# [RECORDS FOR THE EXERCISE]
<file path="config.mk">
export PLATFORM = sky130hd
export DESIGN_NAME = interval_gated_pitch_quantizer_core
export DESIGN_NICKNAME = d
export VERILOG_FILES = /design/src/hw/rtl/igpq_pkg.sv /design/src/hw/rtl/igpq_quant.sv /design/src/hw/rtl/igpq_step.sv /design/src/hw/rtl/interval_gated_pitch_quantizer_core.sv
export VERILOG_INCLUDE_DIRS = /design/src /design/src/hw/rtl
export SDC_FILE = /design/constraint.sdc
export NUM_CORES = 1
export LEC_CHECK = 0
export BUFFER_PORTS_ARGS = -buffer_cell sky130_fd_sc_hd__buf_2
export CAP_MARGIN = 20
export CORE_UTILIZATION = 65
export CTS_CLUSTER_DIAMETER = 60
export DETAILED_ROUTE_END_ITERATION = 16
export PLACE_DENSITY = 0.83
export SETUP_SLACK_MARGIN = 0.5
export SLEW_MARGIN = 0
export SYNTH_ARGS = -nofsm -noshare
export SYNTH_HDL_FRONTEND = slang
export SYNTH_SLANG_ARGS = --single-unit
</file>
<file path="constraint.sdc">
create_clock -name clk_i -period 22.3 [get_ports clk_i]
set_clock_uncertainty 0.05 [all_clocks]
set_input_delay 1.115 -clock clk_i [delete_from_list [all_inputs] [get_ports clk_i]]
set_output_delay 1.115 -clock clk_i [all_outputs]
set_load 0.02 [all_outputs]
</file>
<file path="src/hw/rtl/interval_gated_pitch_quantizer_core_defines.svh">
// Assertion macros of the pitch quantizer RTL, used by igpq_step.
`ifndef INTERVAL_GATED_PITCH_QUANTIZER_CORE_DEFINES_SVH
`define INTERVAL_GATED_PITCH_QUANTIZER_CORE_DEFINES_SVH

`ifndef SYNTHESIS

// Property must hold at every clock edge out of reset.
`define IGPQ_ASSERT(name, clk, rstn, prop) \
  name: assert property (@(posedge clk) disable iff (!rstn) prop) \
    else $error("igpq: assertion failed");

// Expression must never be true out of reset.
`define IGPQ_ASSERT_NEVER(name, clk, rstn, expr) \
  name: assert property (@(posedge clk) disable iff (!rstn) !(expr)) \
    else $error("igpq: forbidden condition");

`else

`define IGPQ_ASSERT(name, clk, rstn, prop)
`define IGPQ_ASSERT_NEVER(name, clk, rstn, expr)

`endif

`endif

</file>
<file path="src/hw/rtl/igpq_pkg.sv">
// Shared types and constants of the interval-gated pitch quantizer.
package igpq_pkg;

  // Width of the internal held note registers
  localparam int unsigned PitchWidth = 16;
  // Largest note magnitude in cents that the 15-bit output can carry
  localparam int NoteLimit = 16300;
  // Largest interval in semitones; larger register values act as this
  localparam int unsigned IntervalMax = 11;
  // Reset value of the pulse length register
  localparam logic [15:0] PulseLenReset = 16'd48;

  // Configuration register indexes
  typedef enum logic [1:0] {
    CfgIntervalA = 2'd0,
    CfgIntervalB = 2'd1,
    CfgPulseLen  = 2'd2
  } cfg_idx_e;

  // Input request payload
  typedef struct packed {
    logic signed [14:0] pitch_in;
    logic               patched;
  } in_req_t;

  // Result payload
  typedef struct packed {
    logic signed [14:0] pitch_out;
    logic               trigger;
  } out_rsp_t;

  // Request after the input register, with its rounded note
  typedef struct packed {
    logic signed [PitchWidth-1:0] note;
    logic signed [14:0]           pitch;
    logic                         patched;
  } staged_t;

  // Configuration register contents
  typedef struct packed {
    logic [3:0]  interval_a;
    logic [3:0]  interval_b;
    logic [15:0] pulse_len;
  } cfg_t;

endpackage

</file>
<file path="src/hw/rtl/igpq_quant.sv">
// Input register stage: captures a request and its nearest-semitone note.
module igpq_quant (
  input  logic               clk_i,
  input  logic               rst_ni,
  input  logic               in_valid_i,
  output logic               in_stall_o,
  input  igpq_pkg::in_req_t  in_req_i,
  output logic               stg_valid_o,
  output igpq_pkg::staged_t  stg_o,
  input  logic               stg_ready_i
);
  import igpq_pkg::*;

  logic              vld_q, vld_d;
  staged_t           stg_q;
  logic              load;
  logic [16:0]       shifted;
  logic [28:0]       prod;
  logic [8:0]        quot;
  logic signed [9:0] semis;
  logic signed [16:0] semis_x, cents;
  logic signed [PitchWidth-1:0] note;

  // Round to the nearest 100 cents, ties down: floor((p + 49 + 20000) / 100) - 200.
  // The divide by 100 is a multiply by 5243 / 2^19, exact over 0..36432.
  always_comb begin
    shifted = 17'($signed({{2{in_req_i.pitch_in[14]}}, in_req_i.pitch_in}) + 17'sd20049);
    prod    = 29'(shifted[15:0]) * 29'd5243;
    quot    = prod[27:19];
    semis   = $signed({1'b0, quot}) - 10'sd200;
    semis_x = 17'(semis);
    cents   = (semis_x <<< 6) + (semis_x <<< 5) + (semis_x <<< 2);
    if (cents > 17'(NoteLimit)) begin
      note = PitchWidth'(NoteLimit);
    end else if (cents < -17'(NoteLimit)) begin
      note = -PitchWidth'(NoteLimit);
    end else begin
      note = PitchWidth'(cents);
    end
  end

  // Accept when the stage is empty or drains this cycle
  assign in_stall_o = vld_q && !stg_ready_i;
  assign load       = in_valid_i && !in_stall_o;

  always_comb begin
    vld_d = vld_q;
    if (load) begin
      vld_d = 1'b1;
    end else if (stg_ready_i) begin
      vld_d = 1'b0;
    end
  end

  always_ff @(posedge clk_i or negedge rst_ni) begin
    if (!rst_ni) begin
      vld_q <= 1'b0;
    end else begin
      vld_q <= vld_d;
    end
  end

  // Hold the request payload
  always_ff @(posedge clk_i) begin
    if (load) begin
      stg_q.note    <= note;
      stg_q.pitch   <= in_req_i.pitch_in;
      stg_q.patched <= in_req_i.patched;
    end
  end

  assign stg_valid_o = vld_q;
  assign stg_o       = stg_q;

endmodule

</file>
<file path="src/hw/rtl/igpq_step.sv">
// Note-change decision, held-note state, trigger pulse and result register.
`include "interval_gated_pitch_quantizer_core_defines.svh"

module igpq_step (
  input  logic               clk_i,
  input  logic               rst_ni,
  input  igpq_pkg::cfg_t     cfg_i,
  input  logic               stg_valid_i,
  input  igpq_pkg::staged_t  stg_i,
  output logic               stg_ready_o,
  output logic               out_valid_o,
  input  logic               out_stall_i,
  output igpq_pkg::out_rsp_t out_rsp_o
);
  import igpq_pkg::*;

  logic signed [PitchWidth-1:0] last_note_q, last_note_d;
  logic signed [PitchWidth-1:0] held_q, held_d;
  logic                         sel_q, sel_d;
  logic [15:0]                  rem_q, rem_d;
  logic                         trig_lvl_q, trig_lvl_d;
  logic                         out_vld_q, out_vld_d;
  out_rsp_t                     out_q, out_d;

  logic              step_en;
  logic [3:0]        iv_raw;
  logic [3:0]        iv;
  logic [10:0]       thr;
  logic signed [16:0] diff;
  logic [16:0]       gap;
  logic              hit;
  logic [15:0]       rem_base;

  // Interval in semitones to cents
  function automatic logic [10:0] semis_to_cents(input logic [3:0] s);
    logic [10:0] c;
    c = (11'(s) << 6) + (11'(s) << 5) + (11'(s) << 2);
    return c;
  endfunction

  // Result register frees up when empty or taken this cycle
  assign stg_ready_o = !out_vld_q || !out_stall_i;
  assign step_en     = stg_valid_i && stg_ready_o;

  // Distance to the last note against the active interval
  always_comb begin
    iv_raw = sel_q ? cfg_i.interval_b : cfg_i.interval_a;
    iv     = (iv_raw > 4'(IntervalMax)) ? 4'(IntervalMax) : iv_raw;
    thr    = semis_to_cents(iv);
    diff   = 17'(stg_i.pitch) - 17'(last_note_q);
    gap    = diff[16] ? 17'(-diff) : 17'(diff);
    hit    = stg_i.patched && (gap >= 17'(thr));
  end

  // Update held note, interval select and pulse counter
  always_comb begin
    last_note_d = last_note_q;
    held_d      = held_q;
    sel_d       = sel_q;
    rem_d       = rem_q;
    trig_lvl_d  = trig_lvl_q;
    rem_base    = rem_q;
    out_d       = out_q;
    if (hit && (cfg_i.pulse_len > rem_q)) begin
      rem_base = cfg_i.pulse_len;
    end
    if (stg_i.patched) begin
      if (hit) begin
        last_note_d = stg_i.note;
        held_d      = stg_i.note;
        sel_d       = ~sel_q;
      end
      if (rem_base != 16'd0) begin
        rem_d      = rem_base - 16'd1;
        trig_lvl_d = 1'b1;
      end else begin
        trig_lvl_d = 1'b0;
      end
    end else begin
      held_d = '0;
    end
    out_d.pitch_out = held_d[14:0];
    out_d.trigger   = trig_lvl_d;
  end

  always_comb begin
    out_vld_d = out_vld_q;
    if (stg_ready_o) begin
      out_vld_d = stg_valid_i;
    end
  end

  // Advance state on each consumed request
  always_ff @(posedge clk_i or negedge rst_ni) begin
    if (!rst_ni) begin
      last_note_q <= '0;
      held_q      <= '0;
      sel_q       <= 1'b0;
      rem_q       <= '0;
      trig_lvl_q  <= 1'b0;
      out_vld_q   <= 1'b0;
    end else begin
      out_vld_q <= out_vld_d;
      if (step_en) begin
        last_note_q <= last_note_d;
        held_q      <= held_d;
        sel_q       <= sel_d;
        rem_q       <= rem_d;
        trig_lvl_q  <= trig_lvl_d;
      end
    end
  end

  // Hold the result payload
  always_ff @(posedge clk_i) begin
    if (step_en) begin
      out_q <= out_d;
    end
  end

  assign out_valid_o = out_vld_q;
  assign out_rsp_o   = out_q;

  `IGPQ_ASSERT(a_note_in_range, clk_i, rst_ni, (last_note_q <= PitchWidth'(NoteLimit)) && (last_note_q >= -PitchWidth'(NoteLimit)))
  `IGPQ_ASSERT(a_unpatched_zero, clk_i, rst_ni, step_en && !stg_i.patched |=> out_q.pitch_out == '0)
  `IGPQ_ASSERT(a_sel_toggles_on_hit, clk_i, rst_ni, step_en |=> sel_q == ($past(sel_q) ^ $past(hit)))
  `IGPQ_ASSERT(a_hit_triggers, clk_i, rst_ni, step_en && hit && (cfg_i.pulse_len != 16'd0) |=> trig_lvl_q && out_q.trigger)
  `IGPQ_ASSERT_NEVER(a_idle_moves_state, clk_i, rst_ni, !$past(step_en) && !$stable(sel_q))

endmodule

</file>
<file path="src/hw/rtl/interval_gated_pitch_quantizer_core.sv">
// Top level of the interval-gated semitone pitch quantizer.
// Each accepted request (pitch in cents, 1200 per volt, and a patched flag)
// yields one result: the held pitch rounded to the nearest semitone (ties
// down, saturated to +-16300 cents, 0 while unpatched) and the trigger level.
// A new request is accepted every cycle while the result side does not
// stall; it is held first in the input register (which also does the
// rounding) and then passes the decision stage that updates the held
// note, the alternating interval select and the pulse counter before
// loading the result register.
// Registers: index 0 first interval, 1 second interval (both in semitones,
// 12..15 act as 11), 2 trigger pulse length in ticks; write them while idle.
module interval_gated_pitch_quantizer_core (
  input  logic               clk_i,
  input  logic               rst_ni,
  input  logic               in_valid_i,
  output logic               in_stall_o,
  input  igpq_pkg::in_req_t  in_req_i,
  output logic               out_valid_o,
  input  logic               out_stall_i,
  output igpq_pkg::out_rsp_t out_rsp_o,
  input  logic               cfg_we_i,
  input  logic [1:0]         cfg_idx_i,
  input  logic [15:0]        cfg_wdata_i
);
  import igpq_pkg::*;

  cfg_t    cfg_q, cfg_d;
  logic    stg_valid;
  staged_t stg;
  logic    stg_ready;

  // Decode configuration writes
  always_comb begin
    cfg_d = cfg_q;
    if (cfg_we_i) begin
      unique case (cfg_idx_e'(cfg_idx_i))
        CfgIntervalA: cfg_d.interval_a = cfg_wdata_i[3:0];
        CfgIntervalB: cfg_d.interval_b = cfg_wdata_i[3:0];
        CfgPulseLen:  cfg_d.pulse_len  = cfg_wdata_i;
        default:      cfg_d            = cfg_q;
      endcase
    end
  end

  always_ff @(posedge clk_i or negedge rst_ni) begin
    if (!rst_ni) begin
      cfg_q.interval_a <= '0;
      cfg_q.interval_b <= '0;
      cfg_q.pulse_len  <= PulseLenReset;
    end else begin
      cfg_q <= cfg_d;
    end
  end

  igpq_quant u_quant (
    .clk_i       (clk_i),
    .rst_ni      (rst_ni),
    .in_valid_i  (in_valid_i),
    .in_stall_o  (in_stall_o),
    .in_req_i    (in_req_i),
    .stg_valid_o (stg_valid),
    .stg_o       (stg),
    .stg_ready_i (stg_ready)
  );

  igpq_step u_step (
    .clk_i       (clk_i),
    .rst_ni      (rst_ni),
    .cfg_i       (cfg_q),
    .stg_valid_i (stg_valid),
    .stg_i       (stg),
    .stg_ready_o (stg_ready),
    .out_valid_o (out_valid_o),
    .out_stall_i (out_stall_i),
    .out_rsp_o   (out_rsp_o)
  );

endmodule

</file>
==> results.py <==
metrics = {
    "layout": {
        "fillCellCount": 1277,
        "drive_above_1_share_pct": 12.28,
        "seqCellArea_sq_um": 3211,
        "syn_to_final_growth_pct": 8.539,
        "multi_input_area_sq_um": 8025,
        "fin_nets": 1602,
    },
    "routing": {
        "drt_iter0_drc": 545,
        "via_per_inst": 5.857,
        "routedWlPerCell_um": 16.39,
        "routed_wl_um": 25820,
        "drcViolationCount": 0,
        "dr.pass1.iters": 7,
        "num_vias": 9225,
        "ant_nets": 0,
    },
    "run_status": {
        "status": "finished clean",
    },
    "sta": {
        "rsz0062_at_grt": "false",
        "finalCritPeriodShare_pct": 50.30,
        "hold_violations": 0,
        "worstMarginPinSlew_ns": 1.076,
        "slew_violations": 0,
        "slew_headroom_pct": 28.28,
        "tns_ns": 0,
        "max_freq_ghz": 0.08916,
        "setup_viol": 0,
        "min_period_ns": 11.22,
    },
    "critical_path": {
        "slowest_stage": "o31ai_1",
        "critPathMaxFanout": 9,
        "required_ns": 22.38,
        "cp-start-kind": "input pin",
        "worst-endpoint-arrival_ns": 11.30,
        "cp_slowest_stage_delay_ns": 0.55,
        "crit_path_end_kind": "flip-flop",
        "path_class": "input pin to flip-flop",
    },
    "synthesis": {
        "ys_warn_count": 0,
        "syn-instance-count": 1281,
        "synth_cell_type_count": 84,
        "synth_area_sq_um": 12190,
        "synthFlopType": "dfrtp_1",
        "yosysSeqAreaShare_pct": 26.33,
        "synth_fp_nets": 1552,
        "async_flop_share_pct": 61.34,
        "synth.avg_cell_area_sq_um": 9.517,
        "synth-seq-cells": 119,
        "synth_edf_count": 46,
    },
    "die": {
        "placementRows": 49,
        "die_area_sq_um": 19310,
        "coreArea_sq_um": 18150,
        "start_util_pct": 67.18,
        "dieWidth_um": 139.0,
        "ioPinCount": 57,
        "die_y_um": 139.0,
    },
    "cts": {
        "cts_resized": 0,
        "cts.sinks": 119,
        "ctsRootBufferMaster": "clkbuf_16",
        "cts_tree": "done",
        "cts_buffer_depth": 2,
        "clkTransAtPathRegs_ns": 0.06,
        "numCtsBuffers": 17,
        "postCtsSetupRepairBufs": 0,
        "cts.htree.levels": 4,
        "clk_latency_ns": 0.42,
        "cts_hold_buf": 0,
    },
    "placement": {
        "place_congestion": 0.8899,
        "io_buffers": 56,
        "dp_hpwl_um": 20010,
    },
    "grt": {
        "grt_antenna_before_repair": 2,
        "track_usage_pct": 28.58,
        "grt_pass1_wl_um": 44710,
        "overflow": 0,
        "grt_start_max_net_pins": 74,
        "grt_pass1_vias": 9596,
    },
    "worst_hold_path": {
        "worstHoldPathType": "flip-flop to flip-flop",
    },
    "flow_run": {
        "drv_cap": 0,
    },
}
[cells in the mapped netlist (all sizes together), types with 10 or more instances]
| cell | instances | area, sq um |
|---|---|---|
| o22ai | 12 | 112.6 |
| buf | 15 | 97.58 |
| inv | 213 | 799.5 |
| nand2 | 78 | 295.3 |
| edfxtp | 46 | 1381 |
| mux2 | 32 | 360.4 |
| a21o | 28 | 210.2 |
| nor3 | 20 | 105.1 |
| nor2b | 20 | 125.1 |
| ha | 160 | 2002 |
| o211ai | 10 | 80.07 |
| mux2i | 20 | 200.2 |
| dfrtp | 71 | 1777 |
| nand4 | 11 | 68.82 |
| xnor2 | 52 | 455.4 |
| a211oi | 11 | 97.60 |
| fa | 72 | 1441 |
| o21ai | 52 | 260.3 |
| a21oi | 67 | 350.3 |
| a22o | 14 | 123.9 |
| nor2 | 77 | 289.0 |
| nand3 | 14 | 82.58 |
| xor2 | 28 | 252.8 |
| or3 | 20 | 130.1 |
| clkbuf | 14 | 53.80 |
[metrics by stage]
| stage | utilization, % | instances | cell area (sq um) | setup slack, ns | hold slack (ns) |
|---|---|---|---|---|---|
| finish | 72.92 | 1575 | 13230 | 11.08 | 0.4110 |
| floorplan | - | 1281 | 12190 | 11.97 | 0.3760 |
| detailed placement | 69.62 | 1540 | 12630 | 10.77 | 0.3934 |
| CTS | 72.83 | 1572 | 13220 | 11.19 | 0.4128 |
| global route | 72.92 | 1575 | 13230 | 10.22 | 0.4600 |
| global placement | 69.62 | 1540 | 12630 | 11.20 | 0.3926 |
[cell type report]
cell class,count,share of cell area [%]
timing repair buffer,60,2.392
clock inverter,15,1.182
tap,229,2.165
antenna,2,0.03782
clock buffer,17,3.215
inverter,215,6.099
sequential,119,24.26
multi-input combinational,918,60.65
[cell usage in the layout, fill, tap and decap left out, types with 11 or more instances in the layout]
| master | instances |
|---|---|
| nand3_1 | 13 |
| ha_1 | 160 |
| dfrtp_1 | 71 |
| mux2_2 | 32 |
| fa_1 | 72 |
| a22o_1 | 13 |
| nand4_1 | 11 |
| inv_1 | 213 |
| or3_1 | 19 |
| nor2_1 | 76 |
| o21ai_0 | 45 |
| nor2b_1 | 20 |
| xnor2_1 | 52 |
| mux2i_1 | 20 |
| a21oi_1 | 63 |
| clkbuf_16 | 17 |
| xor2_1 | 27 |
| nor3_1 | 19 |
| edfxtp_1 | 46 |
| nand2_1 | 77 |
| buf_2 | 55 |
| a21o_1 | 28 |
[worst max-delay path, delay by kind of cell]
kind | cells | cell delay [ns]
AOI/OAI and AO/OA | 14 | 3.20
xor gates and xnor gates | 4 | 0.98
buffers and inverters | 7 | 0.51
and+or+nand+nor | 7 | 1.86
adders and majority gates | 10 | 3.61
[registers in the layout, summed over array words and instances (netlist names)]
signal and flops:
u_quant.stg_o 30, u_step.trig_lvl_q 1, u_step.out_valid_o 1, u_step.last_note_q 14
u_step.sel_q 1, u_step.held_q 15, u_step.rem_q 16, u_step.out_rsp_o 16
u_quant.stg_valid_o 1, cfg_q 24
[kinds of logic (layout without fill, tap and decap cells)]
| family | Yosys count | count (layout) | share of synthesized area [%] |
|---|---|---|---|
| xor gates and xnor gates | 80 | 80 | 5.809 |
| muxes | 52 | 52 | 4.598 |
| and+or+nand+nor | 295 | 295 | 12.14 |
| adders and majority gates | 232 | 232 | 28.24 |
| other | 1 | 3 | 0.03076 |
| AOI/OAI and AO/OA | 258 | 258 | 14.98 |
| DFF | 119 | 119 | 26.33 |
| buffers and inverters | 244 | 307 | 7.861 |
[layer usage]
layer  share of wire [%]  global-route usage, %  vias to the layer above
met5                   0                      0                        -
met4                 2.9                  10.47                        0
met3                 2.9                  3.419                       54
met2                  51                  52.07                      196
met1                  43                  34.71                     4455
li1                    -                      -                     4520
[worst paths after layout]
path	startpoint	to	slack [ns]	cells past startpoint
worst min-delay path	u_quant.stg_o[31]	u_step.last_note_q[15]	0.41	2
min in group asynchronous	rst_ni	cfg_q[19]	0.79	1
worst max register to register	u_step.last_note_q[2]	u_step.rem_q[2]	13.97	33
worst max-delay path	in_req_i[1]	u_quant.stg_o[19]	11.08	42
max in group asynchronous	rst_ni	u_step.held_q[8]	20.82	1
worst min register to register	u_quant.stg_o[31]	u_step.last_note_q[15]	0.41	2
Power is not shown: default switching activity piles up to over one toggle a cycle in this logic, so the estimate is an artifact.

# [EXERCISE INSTRUCTIONS]
Only the lines from the first line of the records through the line with "name: assert property (@(posedge clk) disable iff (!rstn) prop)" should be reproduced, exactly and with nothing added.

# [EXERCISE SOLUTION]
<file path="config.mk">
export PLATFORM = sky130hd
export DESIGN_NAME = interval_gated_pitch_quantizer_core
export DESIGN_NICKNAME = d
export VERILOG_FILES = /design/src/hw/rtl/igpq_pkg.sv /design/src/hw/rtl/igpq_quant.sv /design/src/hw/rtl/igpq_step.sv /design/src/hw/rtl/interval_gated_pitch_quantizer_core.sv
export VERILOG_INCLUDE_DIRS = /design/src /design/src/hw/rtl
export SDC_FILE = /design/constraint.sdc
export NUM_CORES = 1
export LEC_CHECK = 0
export BUFFER_PORTS_ARGS = -buffer_cell sky130_fd_sc_hd__buf_2
export CAP_MARGIN = 20
export CORE_UTILIZATION = 65
export CTS_CLUSTER_DIAMETER = 60
export DETAILED_ROUTE_END_ITERATION = 16
export PLACE_DENSITY = 0.83
export SETUP_SLACK_MARGIN = 0.5
export SLEW_MARGIN = 0
export SYNTH_ARGS = -nofsm -noshare
export SYNTH_HDL_FRONTEND = slang
export SYNTH_SLANG_ARGS = --single-unit
</file>
<file path="constraint.sdc">
create_clock -name clk_i -period 22.3 [get_ports clk_i]
set_clock_uncertainty 0.05 [all_clocks]
set_input_delay 1.115 -clock clk_i [delete_from_list [all_inputs] [get_ports clk_i]]
set_output_delay 1.115 -clock clk_i [all_outputs]
set_load 0.02 [all_outputs]
</file>
<file path="src/hw/rtl/interval_gated_pitch_quantizer_core_defines.svh">
// Assertion macros of the pitch quantizer RTL, used by igpq_step.
`ifndef INTERVAL_GATED_PITCH_QUANTIZER_CORE_DEFINES_SVH
`define INTERVAL_GATED_PITCH_QUANTIZER_CORE_DEFINES_SVH

`ifndef SYNTHESIS

// Property must hold at every clock edge out of reset.
`define IGPQ_ASSERT(name, clk, rstn, prop) \
  name: assert property (@(posedge clk) disable iff (!rstn) prop) \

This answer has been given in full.